== EXERCISE DESCRIPTION ==
Somewhere below is a line with "-- final cells" and, later, a line with "Note: power is"; repeat those two lines and all the lines between them, exactly as they are.
****************************************
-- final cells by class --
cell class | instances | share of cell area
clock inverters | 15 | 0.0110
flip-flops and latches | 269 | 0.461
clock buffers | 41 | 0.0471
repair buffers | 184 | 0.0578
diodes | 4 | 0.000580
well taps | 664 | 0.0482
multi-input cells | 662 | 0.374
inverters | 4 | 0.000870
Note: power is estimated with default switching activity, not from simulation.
****************************************
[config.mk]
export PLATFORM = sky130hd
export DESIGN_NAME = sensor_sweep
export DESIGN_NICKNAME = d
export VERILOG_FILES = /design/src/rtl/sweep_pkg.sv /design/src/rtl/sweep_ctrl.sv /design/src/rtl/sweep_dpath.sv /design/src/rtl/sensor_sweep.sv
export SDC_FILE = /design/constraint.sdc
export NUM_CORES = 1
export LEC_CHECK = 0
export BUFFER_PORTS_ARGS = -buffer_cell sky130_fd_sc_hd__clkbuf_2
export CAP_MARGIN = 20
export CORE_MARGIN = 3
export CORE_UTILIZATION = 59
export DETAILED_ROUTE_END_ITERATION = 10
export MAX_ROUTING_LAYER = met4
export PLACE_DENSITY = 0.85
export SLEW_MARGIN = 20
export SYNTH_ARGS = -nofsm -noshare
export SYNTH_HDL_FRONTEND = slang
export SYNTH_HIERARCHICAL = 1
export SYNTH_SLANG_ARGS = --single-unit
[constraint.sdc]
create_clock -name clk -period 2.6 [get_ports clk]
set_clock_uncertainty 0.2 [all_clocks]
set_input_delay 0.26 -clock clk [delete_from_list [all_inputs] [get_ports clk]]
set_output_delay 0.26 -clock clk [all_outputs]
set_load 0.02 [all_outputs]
****************************************
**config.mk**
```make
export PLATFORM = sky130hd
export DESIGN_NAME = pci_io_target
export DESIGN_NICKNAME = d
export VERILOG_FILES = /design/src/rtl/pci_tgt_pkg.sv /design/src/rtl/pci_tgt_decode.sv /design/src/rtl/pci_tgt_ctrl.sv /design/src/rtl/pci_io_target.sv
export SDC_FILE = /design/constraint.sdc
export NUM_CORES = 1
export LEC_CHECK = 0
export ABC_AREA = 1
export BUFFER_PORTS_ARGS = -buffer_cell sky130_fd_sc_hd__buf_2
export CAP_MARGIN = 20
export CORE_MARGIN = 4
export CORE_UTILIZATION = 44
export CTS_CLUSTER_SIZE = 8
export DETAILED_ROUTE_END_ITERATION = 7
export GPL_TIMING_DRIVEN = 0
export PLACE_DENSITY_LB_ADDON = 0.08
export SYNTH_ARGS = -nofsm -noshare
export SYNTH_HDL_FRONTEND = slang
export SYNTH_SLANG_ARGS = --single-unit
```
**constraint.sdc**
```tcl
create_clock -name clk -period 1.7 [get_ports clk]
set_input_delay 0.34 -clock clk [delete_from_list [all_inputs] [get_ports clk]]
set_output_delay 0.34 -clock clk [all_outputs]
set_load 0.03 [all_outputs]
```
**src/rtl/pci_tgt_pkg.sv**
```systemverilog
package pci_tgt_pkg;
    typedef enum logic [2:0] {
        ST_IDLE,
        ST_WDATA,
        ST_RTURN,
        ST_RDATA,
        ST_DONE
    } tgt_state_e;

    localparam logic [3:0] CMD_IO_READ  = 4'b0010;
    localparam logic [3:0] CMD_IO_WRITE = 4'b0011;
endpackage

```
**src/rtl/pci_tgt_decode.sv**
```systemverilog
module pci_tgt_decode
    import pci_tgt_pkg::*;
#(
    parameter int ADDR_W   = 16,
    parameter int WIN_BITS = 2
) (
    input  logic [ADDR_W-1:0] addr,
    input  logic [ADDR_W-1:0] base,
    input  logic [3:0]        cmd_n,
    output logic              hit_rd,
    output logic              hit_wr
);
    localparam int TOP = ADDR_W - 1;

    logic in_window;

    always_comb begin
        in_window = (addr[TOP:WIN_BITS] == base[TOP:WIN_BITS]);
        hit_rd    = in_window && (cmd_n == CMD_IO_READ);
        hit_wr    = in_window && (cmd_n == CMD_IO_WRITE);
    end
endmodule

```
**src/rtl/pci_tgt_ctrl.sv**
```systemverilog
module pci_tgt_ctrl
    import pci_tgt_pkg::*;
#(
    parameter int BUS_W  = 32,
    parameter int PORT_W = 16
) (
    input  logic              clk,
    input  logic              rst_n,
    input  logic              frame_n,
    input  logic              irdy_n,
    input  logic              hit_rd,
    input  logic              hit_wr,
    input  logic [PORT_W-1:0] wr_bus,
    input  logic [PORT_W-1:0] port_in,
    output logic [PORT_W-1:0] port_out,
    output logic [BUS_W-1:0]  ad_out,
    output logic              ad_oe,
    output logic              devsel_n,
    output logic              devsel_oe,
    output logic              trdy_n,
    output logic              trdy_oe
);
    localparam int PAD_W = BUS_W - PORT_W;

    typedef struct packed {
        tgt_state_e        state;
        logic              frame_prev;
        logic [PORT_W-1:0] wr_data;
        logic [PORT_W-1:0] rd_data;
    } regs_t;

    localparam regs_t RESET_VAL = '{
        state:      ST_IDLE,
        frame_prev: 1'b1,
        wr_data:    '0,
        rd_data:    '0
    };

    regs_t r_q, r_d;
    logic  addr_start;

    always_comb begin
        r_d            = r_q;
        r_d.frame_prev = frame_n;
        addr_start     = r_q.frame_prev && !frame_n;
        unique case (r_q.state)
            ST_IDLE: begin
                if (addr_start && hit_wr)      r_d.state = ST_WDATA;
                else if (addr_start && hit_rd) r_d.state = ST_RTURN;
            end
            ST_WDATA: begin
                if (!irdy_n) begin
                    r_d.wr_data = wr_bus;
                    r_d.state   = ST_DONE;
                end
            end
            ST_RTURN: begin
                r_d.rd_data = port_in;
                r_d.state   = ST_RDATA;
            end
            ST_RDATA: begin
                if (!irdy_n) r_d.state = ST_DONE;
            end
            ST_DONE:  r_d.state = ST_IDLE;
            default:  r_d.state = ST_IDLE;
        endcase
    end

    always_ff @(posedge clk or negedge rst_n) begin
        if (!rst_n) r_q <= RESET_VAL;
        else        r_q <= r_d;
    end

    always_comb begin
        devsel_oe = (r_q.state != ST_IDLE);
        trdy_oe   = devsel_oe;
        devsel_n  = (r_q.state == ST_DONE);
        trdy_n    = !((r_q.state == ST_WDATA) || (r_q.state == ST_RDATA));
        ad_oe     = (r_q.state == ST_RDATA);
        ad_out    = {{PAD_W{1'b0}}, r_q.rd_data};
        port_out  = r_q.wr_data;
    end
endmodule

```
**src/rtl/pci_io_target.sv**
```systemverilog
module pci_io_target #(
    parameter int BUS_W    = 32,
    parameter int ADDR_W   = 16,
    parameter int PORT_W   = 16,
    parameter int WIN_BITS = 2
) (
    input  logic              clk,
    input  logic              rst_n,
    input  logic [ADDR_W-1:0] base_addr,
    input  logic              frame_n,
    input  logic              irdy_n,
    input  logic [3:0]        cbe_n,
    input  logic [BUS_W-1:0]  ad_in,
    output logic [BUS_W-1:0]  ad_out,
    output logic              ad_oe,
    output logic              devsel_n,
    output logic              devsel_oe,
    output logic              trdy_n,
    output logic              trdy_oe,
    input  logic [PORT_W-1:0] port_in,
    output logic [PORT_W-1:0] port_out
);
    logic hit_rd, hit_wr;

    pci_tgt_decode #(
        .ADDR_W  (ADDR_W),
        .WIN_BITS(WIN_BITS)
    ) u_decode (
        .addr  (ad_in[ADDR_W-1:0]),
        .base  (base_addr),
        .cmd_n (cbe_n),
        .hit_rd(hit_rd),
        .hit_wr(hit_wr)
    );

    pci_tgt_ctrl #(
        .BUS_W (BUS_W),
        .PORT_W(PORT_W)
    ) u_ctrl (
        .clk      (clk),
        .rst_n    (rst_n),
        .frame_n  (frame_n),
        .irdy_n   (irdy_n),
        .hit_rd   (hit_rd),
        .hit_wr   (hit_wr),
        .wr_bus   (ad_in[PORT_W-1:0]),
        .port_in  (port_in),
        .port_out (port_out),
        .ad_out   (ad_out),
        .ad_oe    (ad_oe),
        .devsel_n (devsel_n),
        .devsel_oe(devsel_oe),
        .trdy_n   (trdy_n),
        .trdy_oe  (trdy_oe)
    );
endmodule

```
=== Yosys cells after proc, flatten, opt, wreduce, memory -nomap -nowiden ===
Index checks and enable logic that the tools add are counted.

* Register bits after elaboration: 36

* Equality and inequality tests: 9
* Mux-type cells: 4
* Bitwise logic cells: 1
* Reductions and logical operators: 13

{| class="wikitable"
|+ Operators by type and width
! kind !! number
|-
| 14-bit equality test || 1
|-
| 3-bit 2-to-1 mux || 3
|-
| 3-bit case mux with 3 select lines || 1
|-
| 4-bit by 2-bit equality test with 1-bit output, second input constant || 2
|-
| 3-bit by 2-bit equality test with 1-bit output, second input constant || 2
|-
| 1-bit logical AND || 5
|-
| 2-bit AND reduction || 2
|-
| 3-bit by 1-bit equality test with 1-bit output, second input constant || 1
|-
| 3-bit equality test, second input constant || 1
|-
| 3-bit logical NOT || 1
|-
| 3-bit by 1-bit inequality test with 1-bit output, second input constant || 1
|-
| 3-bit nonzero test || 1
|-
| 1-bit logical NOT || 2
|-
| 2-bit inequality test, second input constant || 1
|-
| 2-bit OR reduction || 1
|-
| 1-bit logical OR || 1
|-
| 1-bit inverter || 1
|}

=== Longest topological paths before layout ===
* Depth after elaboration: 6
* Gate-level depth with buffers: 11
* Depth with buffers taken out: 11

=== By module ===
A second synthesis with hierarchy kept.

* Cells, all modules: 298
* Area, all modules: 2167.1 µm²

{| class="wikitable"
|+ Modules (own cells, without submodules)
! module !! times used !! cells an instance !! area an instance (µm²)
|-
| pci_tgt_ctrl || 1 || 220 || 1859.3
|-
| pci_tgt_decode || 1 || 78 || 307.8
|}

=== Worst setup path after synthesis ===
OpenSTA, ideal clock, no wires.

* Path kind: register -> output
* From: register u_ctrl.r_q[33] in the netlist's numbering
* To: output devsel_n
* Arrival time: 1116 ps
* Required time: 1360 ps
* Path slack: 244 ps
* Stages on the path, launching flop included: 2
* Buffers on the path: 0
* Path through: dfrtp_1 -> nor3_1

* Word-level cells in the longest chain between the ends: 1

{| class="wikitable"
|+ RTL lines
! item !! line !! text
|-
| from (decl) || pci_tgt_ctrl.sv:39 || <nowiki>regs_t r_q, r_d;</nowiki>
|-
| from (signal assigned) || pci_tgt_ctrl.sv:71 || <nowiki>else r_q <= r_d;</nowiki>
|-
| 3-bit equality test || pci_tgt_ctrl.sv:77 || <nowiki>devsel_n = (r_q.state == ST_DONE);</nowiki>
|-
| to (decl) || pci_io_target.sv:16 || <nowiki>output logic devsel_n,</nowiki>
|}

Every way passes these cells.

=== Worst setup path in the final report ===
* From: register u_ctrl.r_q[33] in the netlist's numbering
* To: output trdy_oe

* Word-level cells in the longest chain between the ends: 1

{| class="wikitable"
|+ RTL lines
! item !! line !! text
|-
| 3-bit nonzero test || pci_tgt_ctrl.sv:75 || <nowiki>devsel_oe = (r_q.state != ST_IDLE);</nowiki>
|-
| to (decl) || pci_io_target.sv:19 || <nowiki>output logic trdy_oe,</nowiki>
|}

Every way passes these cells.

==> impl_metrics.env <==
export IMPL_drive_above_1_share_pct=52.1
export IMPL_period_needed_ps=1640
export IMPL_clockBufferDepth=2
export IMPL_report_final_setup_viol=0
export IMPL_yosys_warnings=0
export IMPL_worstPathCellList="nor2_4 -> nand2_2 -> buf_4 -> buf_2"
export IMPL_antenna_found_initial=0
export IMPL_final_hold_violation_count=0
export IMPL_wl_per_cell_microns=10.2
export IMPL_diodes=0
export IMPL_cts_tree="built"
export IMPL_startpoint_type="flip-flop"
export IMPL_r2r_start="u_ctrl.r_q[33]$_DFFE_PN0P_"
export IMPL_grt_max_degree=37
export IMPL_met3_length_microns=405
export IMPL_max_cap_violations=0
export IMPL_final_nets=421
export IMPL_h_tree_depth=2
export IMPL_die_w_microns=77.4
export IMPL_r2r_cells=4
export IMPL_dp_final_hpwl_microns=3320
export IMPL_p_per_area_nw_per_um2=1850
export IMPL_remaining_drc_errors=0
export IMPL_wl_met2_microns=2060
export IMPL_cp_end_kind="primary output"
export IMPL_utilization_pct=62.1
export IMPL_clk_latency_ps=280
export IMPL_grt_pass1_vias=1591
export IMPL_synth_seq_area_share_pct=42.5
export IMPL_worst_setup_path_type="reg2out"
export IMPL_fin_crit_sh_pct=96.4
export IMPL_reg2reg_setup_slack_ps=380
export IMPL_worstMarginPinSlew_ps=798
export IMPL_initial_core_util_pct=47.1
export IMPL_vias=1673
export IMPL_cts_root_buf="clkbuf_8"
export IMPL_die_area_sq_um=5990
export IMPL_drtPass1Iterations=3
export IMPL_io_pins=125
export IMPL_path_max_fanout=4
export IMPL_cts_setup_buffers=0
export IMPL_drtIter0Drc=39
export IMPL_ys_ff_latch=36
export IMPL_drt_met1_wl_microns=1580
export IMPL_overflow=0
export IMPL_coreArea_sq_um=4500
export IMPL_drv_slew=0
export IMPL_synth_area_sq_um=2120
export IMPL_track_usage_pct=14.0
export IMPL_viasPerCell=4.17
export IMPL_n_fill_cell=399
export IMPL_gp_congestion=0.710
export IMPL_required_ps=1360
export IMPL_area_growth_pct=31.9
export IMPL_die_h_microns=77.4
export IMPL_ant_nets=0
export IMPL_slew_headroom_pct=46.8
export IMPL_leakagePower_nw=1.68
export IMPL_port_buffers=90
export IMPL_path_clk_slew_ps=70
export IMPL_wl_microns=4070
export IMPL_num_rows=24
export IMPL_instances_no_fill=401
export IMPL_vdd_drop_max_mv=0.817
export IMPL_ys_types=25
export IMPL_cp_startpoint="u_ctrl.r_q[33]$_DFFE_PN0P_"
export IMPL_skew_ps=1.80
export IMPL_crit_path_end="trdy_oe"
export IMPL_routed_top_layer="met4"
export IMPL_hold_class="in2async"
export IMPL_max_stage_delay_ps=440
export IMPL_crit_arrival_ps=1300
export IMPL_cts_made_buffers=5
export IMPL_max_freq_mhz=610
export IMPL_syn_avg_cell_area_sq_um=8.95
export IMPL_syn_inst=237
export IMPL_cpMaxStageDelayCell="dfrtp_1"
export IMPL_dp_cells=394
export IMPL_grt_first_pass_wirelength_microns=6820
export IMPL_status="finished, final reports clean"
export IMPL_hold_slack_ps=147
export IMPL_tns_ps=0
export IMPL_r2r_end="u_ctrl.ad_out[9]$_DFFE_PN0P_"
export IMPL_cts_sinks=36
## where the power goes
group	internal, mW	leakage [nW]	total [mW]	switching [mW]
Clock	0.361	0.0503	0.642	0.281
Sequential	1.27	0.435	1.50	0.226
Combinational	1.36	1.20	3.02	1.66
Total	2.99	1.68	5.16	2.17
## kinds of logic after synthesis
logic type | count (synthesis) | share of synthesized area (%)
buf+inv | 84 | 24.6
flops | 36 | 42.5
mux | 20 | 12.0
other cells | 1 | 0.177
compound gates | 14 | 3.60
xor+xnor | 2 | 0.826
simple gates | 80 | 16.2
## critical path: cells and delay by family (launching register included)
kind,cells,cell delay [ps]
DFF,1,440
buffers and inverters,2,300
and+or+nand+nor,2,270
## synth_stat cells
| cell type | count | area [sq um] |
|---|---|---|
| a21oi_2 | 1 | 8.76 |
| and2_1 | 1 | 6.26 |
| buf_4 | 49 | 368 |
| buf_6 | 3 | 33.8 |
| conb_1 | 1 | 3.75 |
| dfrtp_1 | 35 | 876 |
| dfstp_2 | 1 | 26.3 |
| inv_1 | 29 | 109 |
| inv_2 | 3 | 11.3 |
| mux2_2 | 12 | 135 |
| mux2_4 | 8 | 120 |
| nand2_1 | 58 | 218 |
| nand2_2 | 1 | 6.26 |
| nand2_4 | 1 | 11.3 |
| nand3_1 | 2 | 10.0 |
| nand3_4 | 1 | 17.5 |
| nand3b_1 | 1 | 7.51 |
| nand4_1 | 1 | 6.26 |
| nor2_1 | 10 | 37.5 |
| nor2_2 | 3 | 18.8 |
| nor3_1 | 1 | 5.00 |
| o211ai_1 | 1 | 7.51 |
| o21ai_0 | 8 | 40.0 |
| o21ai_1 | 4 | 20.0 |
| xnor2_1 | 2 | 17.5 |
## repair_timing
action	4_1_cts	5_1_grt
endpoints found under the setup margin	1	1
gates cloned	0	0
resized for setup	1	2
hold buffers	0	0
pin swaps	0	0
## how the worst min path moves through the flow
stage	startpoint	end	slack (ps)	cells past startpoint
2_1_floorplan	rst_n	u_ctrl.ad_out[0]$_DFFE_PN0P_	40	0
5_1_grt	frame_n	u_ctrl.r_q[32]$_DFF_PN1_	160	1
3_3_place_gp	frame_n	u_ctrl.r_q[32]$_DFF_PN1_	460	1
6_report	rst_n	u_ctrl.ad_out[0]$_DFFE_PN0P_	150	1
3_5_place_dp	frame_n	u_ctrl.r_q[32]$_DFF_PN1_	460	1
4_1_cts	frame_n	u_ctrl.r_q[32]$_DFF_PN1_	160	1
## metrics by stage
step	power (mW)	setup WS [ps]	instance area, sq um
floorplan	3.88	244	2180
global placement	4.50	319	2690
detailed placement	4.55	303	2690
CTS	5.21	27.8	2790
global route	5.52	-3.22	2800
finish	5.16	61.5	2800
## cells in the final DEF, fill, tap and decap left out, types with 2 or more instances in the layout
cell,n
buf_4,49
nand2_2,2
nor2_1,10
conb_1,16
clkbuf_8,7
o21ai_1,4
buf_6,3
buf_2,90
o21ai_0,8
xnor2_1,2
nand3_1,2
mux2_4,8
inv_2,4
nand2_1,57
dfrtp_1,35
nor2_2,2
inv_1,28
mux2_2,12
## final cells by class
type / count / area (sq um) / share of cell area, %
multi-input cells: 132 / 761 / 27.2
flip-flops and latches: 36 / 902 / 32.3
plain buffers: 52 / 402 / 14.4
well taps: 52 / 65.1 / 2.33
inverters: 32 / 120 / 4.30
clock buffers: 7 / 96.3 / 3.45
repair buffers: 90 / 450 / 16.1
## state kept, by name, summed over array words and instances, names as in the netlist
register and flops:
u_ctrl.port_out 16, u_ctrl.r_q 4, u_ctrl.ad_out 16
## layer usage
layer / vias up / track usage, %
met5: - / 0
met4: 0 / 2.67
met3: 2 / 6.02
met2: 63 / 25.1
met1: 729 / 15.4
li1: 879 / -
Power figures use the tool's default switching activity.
****************************************
== TASK RESULT ==
-- final cells by class --
cell class | instances | share of cell area
clock inverters | 15 | 0.0110
flip-flops and latches | 269 | 0.461
clock buffers | 41 | 0.0471
repair buffers | 184 | 0.0578
diodes | 4 | 0.000580
well taps | 664 | 0.0482
multi-input cells | 662 | 0.374
inverters | 4 | 0.000870
Note: power is estimated with default switching activity, not from simulation.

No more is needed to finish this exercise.